The validation session consisted in two main parts. A first session aimed at collected collectively the impressions of the participants on the overall exercise and whether they considered the focus of the research to correspond to their mobility priorities and issues. A second part focussed on the detail of the maps by hearing the movements of participants, and correcting some errors of positions and names of features on the map.

The discussion around the maps consisted in the participants listing all the main points of interest listed on the maps as well as adding any element that would not be present, or correct names that were wrongly spelled on the maps. This validation serves in both correcting possible errors but more broadly ensure that community participants recognize the places and validate the overall results.

Another exercise was conducted to have community members describe their own mobility patterns on the map. This part of the exercise allowed going back to the daily mobility patterns, where community participants describe their daily life, only this time it was visually supported by the map. This not only allowed to see patterns of movement of proximity, but also to evaluate what are the minimum daily distances made by community members.

Community members indicated the approximate location of their homes on the map and the main sites of their daily mobility. As explained by these community members, they made all of their daily movements walking. Public transport solutions, including three-wheelers (boda boda in Kenya or auto in Nepal) and minibuses (matatu) was done to reach areas of further distance and less frequent destinations, such as health centres or further to the central administration (Shianda town in Kenya, Birendranagar in Nepal).

This discussion of the daily activities of participants allows observing what are the activity spaces of rural dwellers. Activity spaces are defined as the convex hull of the daily mobility [20,21]. The advantage of this method is its provision of daily activity spaces as a simple area that simply requires the location points of where most activity happen.

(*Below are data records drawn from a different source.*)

From an optimization exercise on the open Yosys and OpenROAD flow, aimed at small area, a short achievable clock period and few clock cycles per item; shortcuts taken in it are not production practice.
In this exercise RTL edits were held to simulation tests only and were not proved equivalent to the original.

File: design.v
package dehaze_pkg;
    localparam int CH_W  = 8;
    localparam int Q_W   = 16;
    localparam int WIN_N = 9;
    localparam int T_MIN = 6554;
    localparam int RATIO_CLAMP = 65535 - T_MIN;
endpackage
`timescale 1ns/1ns
module csa #(
    parameter int W = 12
) (
    input  logic [W-1:0] a,
    input  logic [W-1:0] b,
    input  logic [W-1:0] c,
    output logic [W-1:0] s,
    output logic [W-1:0] cy
);
    logic [W-1:0] maj;
    assign s   = a ^ b ^ c;
    assign maj = (a & b) | (a & c) | (b & c);
    assign cy  = {maj[W-2:0], 1'b0};
endmodule
module sum9_cs (
    input  logic [71:0] x,
    output logic [11:0] ps,
    output logic [11:0] pc
);
    logic [8:0][11:0] v;
    logic [11:0] a0, a1, b0, b1, c0, c1;
    logic [11:0] d0, d1, e0, e1;
    logic [11:0] f0, f1;
    for (genvar k = 0; k < 9; k++) begin : g_ext
        assign v[k] = {4'd0, x[8*k +: 8]};
    end
    csa u_a (.a(v[0]), .b(v[1]), .c(v[2]), .s(a0), .cy(a1));
    csa u_b (.a(v[3]), .b(v[4]), .c(v[5]), .s(b0), .cy(b1));
    csa u_c (.a(v[6]), .b(v[7]), .c(v[8]), .s(c0), .cy(c1));
    csa u_d (.a(a0), .b(a1), .c(b0), .s(d0), .cy(d1));
    csa u_e (.a(b1), .b(c0), .c(c1), .s(e0), .cy(e1));
    csa u_f (.a(d0), .b(d1), .c(e0), .s(f0), .cy(f1));
    csa u_g (.a(f0), .b(f1), .c(e1), .s(ps), .cy(pc));
endmodule
module mean9 (
    input  logic [11:0] sum,
    output logic [7:0]  mean
);
    logic [17:0] scaled;
    assign scaled = {sum, 6'd0} - {3'd0, sum, 3'd0} + {6'd0, sum};
    assign mean   = scaled[16:9];
endmodule
module dark_select (
    input  logic [7:0]  m_r,
    input  logic [7:0]  m_g,
    input  logic [7:0]  m_b,
    input  logic [15:0] i_r,
    input  logic [15:0] i_g,
    input  logic [15:0] i_b,
    output logic [7:0]  m_sel,
    output logic [15:0] i_sel
);
    logic rg, rb, gb;
    assign rg = m_r <= m_g;
    assign rb = m_r <= m_b;
    assign gb = m_g <= m_b;
    always_comb begin
        if (rg && rb) begin
            m_sel = m_r;
            i_sel = i_r;
        end else if (gb) begin
            m_sel = m_g;
            i_sel = i_g;
        end else begin
            m_sel = m_b;
            i_sel = i_b;
        end
    end
endmodule
module trans_calc (
    input  logic [7:0]  m,
    input  logic [15:0] s,
    output logic [15:0] tn,
    output logic [1:0]  k
);
    logic [18:0] low;
    logic [7:0]  hi_bit;
    logic        clamp;
    logic [15:0] t_raw;
    logic [15:0] tn_raw;
    logic [1:0]  k_raw;
    assign low = ({19{m[0]}} & {3'd0, s})
               + ({19{m[1]}} & {3'd0, s[14:0], 1'd0})
               + ({19{m[2]}} & {3'd0, s[13:0], 2'd0})
               + ({19{m[3]}} & {3'd0, s[12:0], 3'd0})
               + ({19{m[4]}} & {3'd0, s[11:0], 4'd0})
               + ({19{m[5]}} & {3'd0, s[10:0], 5'd0})
               + ({19{m[6]}} & {3'd0, s[9:0], 6'd0})
               + ({19{m[7]}} & {3'd0, s[8:0], 7'd0});
    assign hi_bit[0] = 1'b0;
    for (genvar i = 1; i < 8; i++) begin : g_hi
        assign hi_bit[i] = m[i] && (|s[15:16-i]);
    end
    assign clamp = (|hi_bit) || (low >= 19'(dehaze_pkg::RATIO_CLAMP));
    assign t_raw = ~low[15:0];
    recip_lz   u_lz (.t(t_raw), .k(k_raw));
    recip_norm u_nm (.t(t_raw), .k(k_raw), .tn(tn_raw));
    assign tn = clamp ? 16'(dehaze_pkg::T_MIN * 8) : tn_raw;
    assign k  = clamp ? 2'd3 : k_raw;
endmodule
`timescale 1ns/1ns
module record_fifo #(
    parameter int W     = 24,
    parameter int DEPTH = 8
) (
    input  logic         clk,
    input  logic         rst,
    input  logic         take,
    output logic         can_take,
    input  logic         in_valid,
    input  logic [W-1:0] in_data,
    output logic         out_valid,
    input  logic         out_ready,
    output logic [W-1:0] out_data
);
    localparam int MEM_N = DEPTH - 1;
    logic [W-1:0] mem [MEM_N];
    logic [$clog2(MEM_N)-1:0]   wr_ptr;
    logic [$clog2(MEM_N)-1:0]   rd_ptr;
    logic [$clog2(MEM_N+1)-1:0] count;
    logic [$clog2(DEPTH+1)-1:0] owed;
    logic                       pop;
    logic                       head_free;
    logic                       from_mem;
    logic                       to_mem;
    assign can_take  = owed != DEPTH;
    assign pop       = out_valid && out_ready;
    assign head_free = !out_valid || pop;
    assign from_mem  = head_free && (count != 0);
    assign to_mem    = in_valid && !(head_free && (count == 0));
    always_ff @(posedge clk) begin
        if (rst) begin
            wr_ptr    <= '0;
            rd_ptr    <= '0;
            count     <= '0;
            owed      <= '0;
            out_valid <= 1'b0;
        end else begin
            if (to_mem) begin
                wr_ptr <= (wr_ptr == MEM_N - 1) ? '0 : wr_ptr + 1'b1;
            end
            if (from_mem) begin
                rd_ptr <= (rd_ptr == MEM_N - 1) ? '0 : rd_ptr + 1'b1;
            end
            case ({to_mem, from_mem})
                2'b10:   count <= count + 1'b1;
                2'b01:   count <= count - 1'b1;
                default: count <= count;
            endcase
            case ({take, pop})
                2'b10:   owed <= owed + 1'b1;
                2'b01:   owed <= owed - 1'b1;
                default: owed <= owed;
            endcase
            if (head_free) begin
                out_valid <= (count != 0) || in_valid;
            end
        end
    end
    always_ff @(posedge clk) begin
        if (to_mem) begin
            mem[wr_ptr] <= in_data;
        end
        if (head_free) begin
            out_data <= (count != 0) ? mem[rd_ptr] : in_data;
        end
    end
endmodule
`timescale 1ns/1ns
module recip_lz (
    input  logic [15:0] t,
    output logic [1:0]  k
);
    always_comb begin
        if (t[15])      k = 2'd0;
        else if (t[14]) k = 2'd1;
        else if (t[13]) k = 2'd2;
        else            k = 2'd3;
    end
endmodule
module recip_norm (
    input  logic [15:0] t,
    input  logic [1:0]  k,
    output logic [15:0] tn
);
    always_comb begin
        case (k)
            2'd0:    tn = t;
            2'd1:    tn = {t[14:0], 1'b0};
            2'd2:    tn = {t[13:0], 2'b0};
            default: tn = {t[12:0], 3'b0};
        endcase
    end
endmodule
module recip_seed (
    input  logic [15:0] tn,
    output logic [12:0] qh
);
    logic [18:0] c0;
    logic [6:0]  c1;
    logic [18:0] q;
    always_comb begin
        case (tn[14:9])
            6'd0: begin c0 = 19'd262168; c1 = 7'd126; end
            6'd1: begin c0 = 19'd258135; c1 = 7'd122; end
            6'd2: begin c0 = 19'd254225; c1 = 7'd119; end
            6'd3: begin c0 = 19'd250431; c1 = 7'd115; end
            6'd4: begin c0 = 19'd246749; c1 = 7'd112; end
            6'd5: begin c0 = 19'd243173; c1 = 7'd109; end
            6'd6: begin c0 = 19'd239700; c1 = 7'd105; end
            6'd7: begin c0 = 19'd236325; c1 = 7'd103; end
            6'd8: begin c0 = 19'd233043; c1 = 7'd100; end
            6'd9: begin c0 = 19'd229851; c1 = 7'd97; end
            6'd10: begin c0 = 19'd226746; c1 = 7'd94; end
            6'd11: begin c0 = 19'd223723; c1 = 7'd92; end
            6'd12: begin c0 = 19'd220780; c1 = 7'd90; end
            6'd13: begin c0 = 19'd217913; c1 = 7'd87; end
            6'd14: begin c0 = 19'd215120; c1 = 7'd85; end
            6'd15: begin c0 = 19'd212397; c1 = 7'd83; end
            6'd16: begin c0 = 19'd209743; c1 = 7'd81; end
            6'd17: begin c0 = 19'd207154; c1 = 7'd79; end
            6'd18: begin c0 = 19'd204628; c1 = 7'd77; end
            6'd19: begin c0 = 19'd202163; c1 = 7'd75; end
            6'd20: begin c0 = 19'd199757; c1 = 7'd73; end
            6'd21: begin c0 = 19'd197407; c1 = 7'd72; end
            6'd22: begin c0 = 19'd195112; c1 = 7'd70; end
            6'd23: begin c0 = 19'd192870; c1 = 7'd68; end
            6'd24: begin c0 = 19'd190679; c1 = 7'd67; end
            6'd25: begin c0 = 19'd188537; c1 = 7'd65; end
            6'd26: begin c0 = 19'd186442; c1 = 7'd64; end
            6'd27: begin c0 = 19'd184394; c1 = 7'd63; end
            6'd28: begin c0 = 19'd182390; c1 = 7'd61; end
            6'd29: begin c0 = 19'd180429; c1 = 7'd60; end
            6'd30: begin c0 = 19'd178510; c1 = 7'd59; end
            6'd31: begin c0 = 19'd176631; c1 = 7'd57; end
            6'd32: begin c0 = 19'd174792; c1 = 7'd56; end
            6'd33: begin c0 = 19'd172990; c1 = 7'd55; end
            6'd34: begin c0 = 19'd171225; c1 = 7'd54; end
            6'd35: begin c0 = 19'd169496; c1 = 7'd53; end
            6'd36: begin c0 = 19'd167802; c1 = 7'd52; end
            6'd37: begin c0 = 19'd166141; c1 = 7'd51; end
            6'd38: begin c0 = 19'd164512; c1 = 7'd50; end
            6'd39: begin c0 = 19'd162915; c1 = 7'd49; end
            6'd40: begin c0 = 19'd161349; c1 = 7'd48; end
            6'd41: begin c0 = 19'd159813; c1 = 7'd47; end
            6'd42: begin c0 = 19'd158305; c1 = 7'd46; end
            6'd43: begin c0 = 19'd156826; c1 = 7'd45; end
            6'd44: begin c0 = 19'd155374; c1 = 7'd45; end
            6'd45: begin c0 = 19'd153949; c1 = 7'd44; end
            6'd46: begin c0 = 19'd152550; c1 = 7'd43; end
            6'd47: begin c0 = 19'd151176; c1 = 7'd42; end
            6'd48: begin c0 = 19'd149827; c1 = 7'd41; end
            6'd49: begin c0 = 19'd148501; c1 = 7'd41; end
            6'd50: begin c0 = 19'd147199; c1 = 7'd40; end
            6'd51: begin c0 = 19'd145919; c1 = 7'd39; end
            6'd52: begin c0 = 19'd144661; c1 = 7'd39; end
            6'd53: begin c0 = 19'd143425; c1 = 7'd38; end
            6'd54: begin c0 = 19'd142210; c1 = 7'd37; end
            6'd55: begin c0 = 19'd141015; c1 = 7'd37; end
            6'd56: begin c0 = 19'd139840; c1 = 7'd36; end
            6'd57: begin c0 = 19'd138685; c1 = 7'd36; end
            6'd58: begin c0 = 19'd137549; c1 = 7'd35; end
            6'd59: begin c0 = 19'd136431; c1 = 7'd34; end
            6'd60: begin c0 = 19'd135331; c1 = 7'd34; end
            6'd61: begin c0 = 19'd134248; c1 = 7'd33; end
            6'd62: begin c0 = 19'd133183; c1 = 7'd33; end
            6'd63: begin c0 = 19'd132135; c1 = 7'd32; end
            default: begin c0 = 19'd0; c1 = 7'd0; end
        endcase
    end
    assign q  = c0 - {12'd0, c1} * {14'd0, tn[8:4]};
    assign qh = q[18:6];
endmodule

In the present case study, they also have the advantage illustrating the area coverage of the participants familiar space over the whole study area. The map of the daily mobility hull illustrates that most activities are restricted to a relatively small area. It reflected interestingly in the validation session as several participants noted that the exercise helped them see their village in a way they had not thought earlier.

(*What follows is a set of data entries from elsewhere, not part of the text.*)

Background: an optimization exercise with open tools, aiming at small area, a short achievable clock period and few clock cycles. Do not read the settings as production practice.
Function was checked by simulation only, so behaviour that the tests miss may differ from the original.

[design/flow/run.sh]
#!/bin/bash
# synth_recipe.tcl (not shown) runs the flow's synth.tcl, then flattens the netlist and writes it again
# the make line also repeats each setting of config.mk as NAME=value (left out here)
make -C /OpenROAD-flow-scripts/flow DESIGN_CONFIG=/design/flow/config.mk WORK_HOME=/design/flow/orfs CLKGATE_MAP_FILE= SYNTH_SCRIPT=/design/flow/synth_recipe.tcl finish
[design/flow/config.mk]
export PLATFORM = sky130hd
export DESIGN_NAME = circle_boundary_link_fraction_unit
export DESIGN_NICKNAME = circle_boundary_link_fraction_unit
export VERILOG_FILES = /design/flow/design.v
export SDC_FILE = /design/flow/constraint.sdc
export NUM_CORES = 4
export LEC_CHECK = 0
export CAP_MARGIN = 20
export CORE_MARGIN = 2
export CORE_UTILIZATION = 35
export PLACE_DENSITY = 0.6
export SLEW_MARGIN = 20
[design/flow/constraint.sdc]
create_clock -name core_clock -period 22.0 [get_ports {clk}]
set_input_delay 4.4000 -clock core_clock [delete_from_list [all_inputs] [get_ports {clk}]]
set_output_delay 4.4000 -clock core_clock [all_outputs]
set_load 0.01 [all_outputs]
[design/flow/design.v]
`timescale 1ns / 1ps
package cblf_pkg;
	localparam int FRAC_BITS_DEF   = 16;
	localparam int COORD_LIMIT_DEF = 1024;
	localparam int CW  = 12;
	localparam int OW  = 14;
	localparam int FW  = 17;
	localparam int DW  = 4;
	localparam int NNB = 8;
	localparam int LINK_W = 2*DW + 4 + 2*CW + 2*OW + 25 + 1;   
	typedef enum logic [1:0] {
		REG_RADIUS   = 2'd0,
		REG_CENTER_X = 2'd1,
		REG_CENTER_Y = 2'd2,
		REG_ADD_CTR  = 2'd3
	} reg_idx_t;
	typedef struct packed {
		logic [DW-1:0]        dir;
		logic [DW-1:0]        back;
		logic signed [1:0]    di;
		logic signed [1:0]    dj;
		logic signed [CW-1:0] x;
		logic signed [CW-1:0] y;
		logic [OW-1:0]        ox;
		logic [OW-1:0]        oy;
		logic [24:0]          c;
		logic                 last;
	} link_t;
	function automatic logic [DW-1:0] nb_dir(input logic [2:0] k);
		case (k)
			3'd0: nb_dir = 4'd4;
			3'd1: nb_dir = 4'd2;
			3'd2: nb_dir = 4'd3;
			3'd3: nb_dir = 4'd7;
			3'd4: nb_dir = 4'd6;
			3'd5: nb_dir = 4'd1;
			3'd6: nb_dir = 4'd8;
			default: nb_dir = 4'd5;
		endcase
	endfunction
	function automatic logic [DW-1:0] opp_dir(input logic [DW-1:0] d);
		case (d)
			4'd1: opp_dir = 4'd3;
			4'd2: opp_dir = 4'd4;
			4'd3: opp_dir = 4'd1;
			4'd4: opp_dir = 4'd2;
			4'd5: opp_dir = 4'd7;
			4'd6: opp_dir = 4'd8;
			4'd7: opp_dir = 4'd5;
			4'd8: opp_dir = 4'd6;
			default: opp_dir = 4'd0;
		endcase
	endfunction
	function automatic logic signed [1:0] nb_di(input logic [2:0] k);
		case (k)
			3'd0, 3'd1: nb_di = 2'sd0;
			3'd2, 3'd3, 3'd4: nb_di = -2'sd1;
			default: nb_di = 2'sd1;
		endcase
	endfunction
	function automatic logic signed [1:0] nb_dj(input logic [2:0] k);
		case (k)
			3'd0, 3'd3, 3'd6: nb_dj = -2'sd1;
			3'd2, 3'd5: nb_dj = 2'sd0;
			default: nb_dj = 2'sd1;
		endcase
	endfunction
endpackage
`timescale 1ns / 1ps
import cblf_pkg::*;
module cblf_link_gen (
	input  logic                           clk,
	input  logic                           arst_n,
	input  logic                           in_valid,
	output logic                           in_ready,
	input  logic signed [cblf_pkg::CW-1:0] point_x,
	input  logic signed [cblf_pkg::CW-1:0] point_y,
	input  logic [10:0]                    radius_n,
	input  logic [11:0]                    center_x,
	input  logic [11:0]                    center_y,
	input  logic                           offset_en,
	output logic                           lk_valid,
	input  logic                           lk_ready,
	output cblf_pkg::link_t                lk
);
	logic                 v_s1;
	logic signed [CW-1:0] x_s1, y_s1;
	logic [24:0]          r2_s1;
	logic [24:0]          d2_s1;
	logic [OW-1:0]        ox_s1, oy_s1;
	logic                 v_s2;
	logic [NNB-1:0]       mask_s2;
	logic signed [CW-1:0] x_s2, y_s2;
	logic [24:0]          c_s2;
	logic [OW-1:0]        ox_s2, oy_s2;
	logic [NNB-1:0]       solid_s1;
	logic signed [11:0] r_c;
	logic [2:0]         pick;
	logic [NNB-1:0]     rest;
	logic               adv2, adv1, take2;
	assign r_c = $signed({1'b0, radius_n}) - 12'sd1;
	for (genvar k = 0; k < NNB; k++) begin : g_solid
		logic signed [CW+1:0] sx, sy;
		logic [26:0] s2;
		assign sx = (CW+2)'(x_s1) + (CW+2)'(cblf_pkg::nb_di(3'(k)));
		assign sy = (CW+2)'(y_s1) + (CW+2)'(cblf_pkg::nb_dj(3'(k)));
		assign s2 = 27'(sx) * 27'(sx) + 27'(sy) * 27'(sy);
		assign solid_s1[k] = s2 <= {2'b0, r2_s1};
	end
	always_comb begin
		pick = 3'd0;
		for (int k = NNB-1; k >= 0; k--) begin
			if (mask_s2[k]) pick = 3'(k);
		end
		rest = mask_s2 & ~(NNB'(1) << pick);
	end
	assign lk_valid = v_s2 && (mask_s2 != '0);
	assign take2    = lk_valid && lk_ready;
	assign adv2     = !v_s2 || (mask_s2 == '0) || (take2 && rest == '0);
	assign adv1     = !v_s1 || adv2;
	assign in_ready = adv1;
	always_comb begin
		lk.dir  = cblf_pkg::nb_dir(pick);
		lk.back = cblf_pkg::opp_dir(cblf_pkg::nb_dir(pick));
		lk.di   = cblf_pkg::nb_di(pick);
		lk.dj   = cblf_pkg::nb_dj(pick);
		lk.x    = x_s2;
		lk.y    = y_s2;
		lk.ox   = ox_s2;
		lk.oy   = oy_s2;
		lk.c    = c_s2;
		lk.last = (rest == '0);
	end
	always_ff @(posedge clk or negedge arst_n) begin
		if (!arst_n) begin
			v_s1 <= 1'b0;
			v_s2 <= 1'b0;
			mask_s2 <= '0;
		end else begin
			if (adv1) v_s1 <= in_valid;
			if (adv2) begin
				v_s2 <= v_s1;
				mask_s2 <= (v_s1 && d2_s1 >= r2_s1) ? solid_s1 : '0;
			end else if (take2) begin
				mask_s2 <= rest;
			end
		end
	end
	always_ff @(posedge clk) begin
		if (adv1 && in_valid) begin
			x_s1  <= point_x;
			y_s1  <= point_y;
			r2_s1 <= 25'(25'(r_c) * 25'(r_c));
			d2_s1 <= 25'(point_x) * 25'(point_x)
				+ 25'(point_y) * 25'(point_y);
			ox_s1 <= offset_en ? OW'(center_x) : '0;
			oy_s1 <= offset_en ? OW'(center_y) : '0;
		end
		if (adv2 && v_s1) begin
			x_s2  <= x_s1;
			y_s2  <= y_s1;
			c_s2  <= d2_s1 - r2_s1;
			ox_s2 <= ox_s1;
			oy_s2 <= oy_s1;
		end
	end
endmodule
`timescale 1ns / 1ps
module cblf_isqrt #(
	parameter int FRAC_BITS = cblf_pkg::FRAC_BITS_DEF,
	parameter int DIN_W     = 28,
	parameter int TAG_W     = 8
) (
	input  logic                                 clk,
	input  logic                                 arst_n,
	input  logic                                 in_valid,
	output logic                                 in_ready,
	input  logic [DIN_W-1:0]                     din,
	input  logic [TAG_W-1:0]                     tag_in,
	output logic                                 out_valid,
	input  logic                                 out_ready,
	output logic [(DIN_W+1)/2+FRAC_BITS-1:0]     root,
	output logic                                 exact,
	output logic [TAG_W-1:0]                     tag_out
);
	localparam int HD    = (DIN_W + 1) / 2;
	localparam int ND    = HD + FRAC_BITS;
	localparam int PAD_W = 2 * HD;
	localparam int RW    = ND + 2;
	localparam int PER   = 6;
	localparam int NST   = (ND + PER - 1) / PER;
	logic [NST:0]           v;
	logic [PAD_W-1:0]       dd  [NST+1];
	logic [RW-1:0]          rem [NST+1];
	logic [ND-1:0]          rt  [NST+1];
	logic [TAG_W-1:0]       tg  [NST+1];
	logic [NST:0]           adv;
	assign v[0]   = in_valid;
	assign dd[0]  = PAD_W'(din);
	assign rem[0] = '0;
	assign rt[0]  = '0;
	assign tg[0]  = tag_in;
	assign adv[NST] = !v[NST] || out_ready;
	for (genvar s = NST-1; s >= 0; s--) begin : g_adv
		assign adv[s] = !v[s+1] || adv[s+1];
	end
	assign in_ready = adv[0];
	for (genvar s = 0; s < NST; s++) begin : g_st
		logic [RW-1:0] rn;
		logic [ND-1:0] qn;
		always_comb begin
			logic [RW-1:0] tr, r2;
			logic [1:0] bits;
			rn = rem[s];
			qn = rt[s];
			for (int p = s*PER; p < s*PER + PER; p++) begin
				if (p < ND) begin
					bits = (p < HD) ? dd[s][PAD_W-1-2*p -: 2] : 2'b00;
					r2 = {rn[RW-3:0], bits};
					tr = {qn[RW-3:0], 2'b01};
					if (r2 >= tr) begin
						rn = r2 - tr;
						qn = {qn[ND-2:0], 1'b1};
					end else begin
						rn = r2;
						qn = {qn[ND-2:0], 1'b0};
					end
				end
			end
		end
		always_ff @(posedge clk or negedge arst_n) begin
			if (!arst_n) v[s+1] <= 1'b0;
			else if (adv[s]) v[s+1] <= v[s];
		end
		always_ff @(posedge clk) begin
			if (adv[s] && v[s]) begin
				dd[s+1]  <= dd[s];
				rem[s+1] <= rn;
				rt[s+1]  <= qn;
				tg[s+1]  <= tg[s];
			end
		end
	end
	assign out_valid = v[NST];
	assign root      = rt[NST];
	assign exact     = rem[NST] == '0;
	assign tag_out   = tg[NST];
endmodule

The spatial spread of geographic elements in the villages illustrates the character of subsistence economy of the areas covered during the community cartography. The need to have access to close amenities in daily life by local dwellers results in the villages being covered by dense net of small shops and industry, such as grain mills, worship places and water access, among others.

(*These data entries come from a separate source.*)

Source: an optimization exercise on an open RTL-to-GDS flow (aim: small area). Production flows keep margins and buffers that such runs may drop. Only simulation tests tie the RTL to the original design; equivalence was not proved. No activity file was given, so power comes from the tool's default toggle rates.

== maple ==
==> flow/design.v <==
package smpq_pkg;
	localparam int DEF_QUEUE_DEPTH = 16;
	localparam int VALUE_W         = 32;
	localparam int OCC_W           = 5;
	localparam logic [1:0] OP_INSERT = 2'd0;
	localparam logic [1:0] OP_REMOVE = 2'd1;
	localparam logic [1:0] OP_PEEK   = 2'd2;
	localparam logic [1:0] OP_NONE   = 2'd3;
	localparam logic [1:0] ST_OK    = 2'd0;
	localparam logic [1:0] ST_EMPTY = 2'd1;
	localparam logic [1:0] ST_FULL  = 2'd2;
endpackage
module smpq_ctrl (
	input  logic       clk,
	input  logic       arst_n,
	input  logic       start,
	input  logic [1:0] cmd_op,
	input  logic       full,
	input  logic       empty,
	input  logic       lt,
	output logic       busy,
	output logic       done,
	output logic [4:0] count,
	output logic       sel_prev,
	output logic       sel_keep,
	output logic       sel_new_n,
	output logic [1:0] rsp_status,
	output logic       show_n
);
	logic [3:0] phase_q;
	logic [4:0] count_q;
	logic       armed_q;
	logic       win_q;
	logic       placed_q;
	logic       done_q;
	logic [1:0] status_q;
	logic       show_q;
	logic is_ins, is_rem, is_peek;
	logic ins_go, read_go;
	logic win, ready, take, last_step, behind, sel_new;
	logic take_ins, take_rem, removed;
	logic at11, at14, at15, feedback;
	assign is_ins  = (cmd_op == smpq_pkg::OP_INSERT);
	assign is_rem  = (cmd_op == smpq_pkg::OP_REMOVE);
	assign is_peek = (cmd_op == smpq_pkg::OP_PEEK);
	assign ins_go  = is_ins && !full;
	assign read_go = (is_rem || is_peek) && !empty;
	assign at11 = (phase_q == 4'd7);
	assign at14 = (phase_q == 4'd12);
	assign at15 = (phase_q == 4'd8);
	assign feedback = phase_q[3] ^ phase_q[2] ^ (phase_q[2:0] == 3'd0);
	assign win       = win_q || (armed_q && ins_go && at15);
	assign last_step = win_q && at14;
	assign behind    = lt && !last_step;
	assign sel_prev  = win && behind;
	assign sel_new   = win && !behind && !(win_q && placed_q);
	assign sel_new_n = !sel_new;
	assign removed   = show_q && at15;
	assign sel_keep  = !win && !(empty || removed) || (win && !behind && win_q && placed_q);
	always_comb begin
		if (ins_go)       ready = last_step;
		else if (read_go) ready = at15;
		else              ready = 1'b1;
	end
	assign busy = !ready;
	assign take = start && ready;
	assign take_ins = take && ins_go;
	assign take_rem = take && is_rem && !empty;
	always_ff @(posedge clk or negedge arst_n) begin
		if (!arst_n) begin
			phase_q <= 4'd0;
			count_q <= 5'd0;
			armed_q <= 1'b0;
			win_q   <= 1'b0;
			done_q  <= 1'b0;
		end else begin
			phase_q <= {take_rem || (phase_q[2] && !take_ins), phase_q[1:0], feedback};
			if (take_ins || take_rem)
				count_q <= count_q + {{4{take_rem}}, 1'b1};
			armed_q <= start && !take && (armed_q || at11);
			win_q   <= win && !last_step;
			done_q  <= take;
		end
	end
	always_ff @(posedge clk) begin
		placed_q <= sel_new || (win_q && placed_q);
		if (is_ins && full)
			status_q <= smpq_pkg::ST_FULL;
		else if ((is_rem || is_peek) && empty)
			status_q <= smpq_pkg::ST_EMPTY;
		else
			status_q <= smpq_pkg::ST_OK;
		show_q <= take && read_go;
	end
	assign done       = done_q;
	assign count      = count_q;
	assign rsp_status = status_q;
	assign show_n     = !show_q;
endmodule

Community Members Feedbacks

A final focus group was organised with community participants to understand their opinions on the overall exercise. It aimed to understand their opinions of the exercise in a broader scope than the maps and data collected. It also aimed to let participants voice their critiques of the exercise, positive and negatives to enhance future exercises in

Perhaps the most interesting result of the exercise, is that community members pointed to how the data collection exercise pushed them to reflect on their villages and social and spatial dynamics. Some community members pointed how this exercise was the occasion to discuss in depth with the local authorities and helped them get a better sense of the mobility dynamics of their village. “I learnt to interact with people from different positions”, explained one participant.

As parts of the exercises were done walking with village elders, the participants enjoyed the deep knowledge of the elders in explaining village social and economic dynamics. Village Elders are elected semi-official acting as interface between the government and citizens, they are generally older people with deep links to their community [22]. Participants thus learnt about locations and local points of interest in the villages as well as walking and learning form places located deeper into the villages than they usually do, apart of their own immediate vicinity.

One participant noted in particular that he only now realised the importance of the regular location of boreholes and river access points. As many houses have direct access to shallow wells, these are generally useable only during the rainy seasons, while in the dry season the shallow wells do not provide enough water all year round [23,24]. The participant noted that the wide presence of shallow wells contrasted with the more spaced and less frequent permanent water points.

Participants also commented that the visits combined with data collection made them realise that clustering of some of the local amenities. “Most churches are located where most other amenities are. But it also made me realise that a number of villages don’t have their own schools and children must walk further”, noted a participant. Coupled with the observation of the map, this exercise of validation of the data and the exercise convincingly illustrates that participatory exercise have a useful effect of supporting local community dwellers to orient their observations of their own living space.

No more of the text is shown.